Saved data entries
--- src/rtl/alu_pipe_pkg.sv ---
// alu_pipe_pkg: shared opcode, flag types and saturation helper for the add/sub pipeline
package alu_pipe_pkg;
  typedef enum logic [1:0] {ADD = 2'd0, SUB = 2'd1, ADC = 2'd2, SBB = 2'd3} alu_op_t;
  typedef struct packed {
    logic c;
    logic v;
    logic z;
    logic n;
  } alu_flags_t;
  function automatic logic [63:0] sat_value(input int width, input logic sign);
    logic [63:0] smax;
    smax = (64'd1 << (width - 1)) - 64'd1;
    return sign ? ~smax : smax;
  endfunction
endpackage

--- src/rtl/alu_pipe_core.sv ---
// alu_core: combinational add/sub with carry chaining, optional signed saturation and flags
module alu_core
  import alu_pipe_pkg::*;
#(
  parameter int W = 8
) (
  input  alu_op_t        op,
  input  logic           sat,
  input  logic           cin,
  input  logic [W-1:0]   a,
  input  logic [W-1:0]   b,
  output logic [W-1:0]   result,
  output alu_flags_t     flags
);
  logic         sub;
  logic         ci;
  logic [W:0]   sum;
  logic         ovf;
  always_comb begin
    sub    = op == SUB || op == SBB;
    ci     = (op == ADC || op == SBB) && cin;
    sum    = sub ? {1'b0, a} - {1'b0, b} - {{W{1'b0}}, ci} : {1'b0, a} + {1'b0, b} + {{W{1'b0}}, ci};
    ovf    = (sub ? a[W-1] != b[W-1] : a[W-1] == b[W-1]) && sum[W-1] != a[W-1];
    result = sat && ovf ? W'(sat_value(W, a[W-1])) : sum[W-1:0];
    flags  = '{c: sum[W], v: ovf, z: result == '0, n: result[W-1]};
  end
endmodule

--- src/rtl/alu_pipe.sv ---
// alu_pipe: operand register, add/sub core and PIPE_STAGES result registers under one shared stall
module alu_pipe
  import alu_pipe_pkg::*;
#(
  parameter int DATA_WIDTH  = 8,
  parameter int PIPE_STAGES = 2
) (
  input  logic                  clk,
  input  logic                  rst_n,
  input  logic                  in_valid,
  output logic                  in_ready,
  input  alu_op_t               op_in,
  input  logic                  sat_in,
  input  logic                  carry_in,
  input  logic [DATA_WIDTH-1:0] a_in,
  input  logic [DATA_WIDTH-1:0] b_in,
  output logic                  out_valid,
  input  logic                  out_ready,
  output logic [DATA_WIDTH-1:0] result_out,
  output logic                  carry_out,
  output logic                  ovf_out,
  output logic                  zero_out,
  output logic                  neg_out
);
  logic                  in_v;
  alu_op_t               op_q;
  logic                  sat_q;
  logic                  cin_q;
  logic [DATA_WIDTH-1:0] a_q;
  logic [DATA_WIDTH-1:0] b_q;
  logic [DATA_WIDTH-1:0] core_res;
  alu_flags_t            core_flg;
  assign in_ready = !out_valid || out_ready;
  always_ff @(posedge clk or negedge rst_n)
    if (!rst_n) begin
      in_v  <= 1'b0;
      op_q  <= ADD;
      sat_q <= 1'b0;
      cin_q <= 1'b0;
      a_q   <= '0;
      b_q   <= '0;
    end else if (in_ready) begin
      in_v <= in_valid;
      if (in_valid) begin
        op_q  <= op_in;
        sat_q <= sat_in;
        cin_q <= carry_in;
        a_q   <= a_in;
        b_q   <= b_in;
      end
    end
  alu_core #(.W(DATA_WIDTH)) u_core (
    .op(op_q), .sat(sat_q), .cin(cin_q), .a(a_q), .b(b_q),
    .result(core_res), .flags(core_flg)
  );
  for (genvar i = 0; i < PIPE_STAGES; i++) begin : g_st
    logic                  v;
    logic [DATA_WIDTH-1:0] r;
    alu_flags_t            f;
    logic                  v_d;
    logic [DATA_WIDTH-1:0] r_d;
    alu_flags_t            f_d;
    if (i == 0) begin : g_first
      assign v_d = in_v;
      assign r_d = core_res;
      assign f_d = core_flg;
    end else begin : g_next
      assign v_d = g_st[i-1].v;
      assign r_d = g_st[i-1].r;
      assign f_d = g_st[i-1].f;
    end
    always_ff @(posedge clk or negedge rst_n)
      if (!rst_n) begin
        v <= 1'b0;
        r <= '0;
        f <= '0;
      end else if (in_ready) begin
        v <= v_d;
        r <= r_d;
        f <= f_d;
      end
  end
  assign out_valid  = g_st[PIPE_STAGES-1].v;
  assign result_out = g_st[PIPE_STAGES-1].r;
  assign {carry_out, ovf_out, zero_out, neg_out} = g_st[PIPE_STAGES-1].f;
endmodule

WHAT THE EXERCISE ASKS
Could you state how many lines of the entries contain the word "else"? Only the number is wanted.

ANSWER TO THIS PROBLEM
3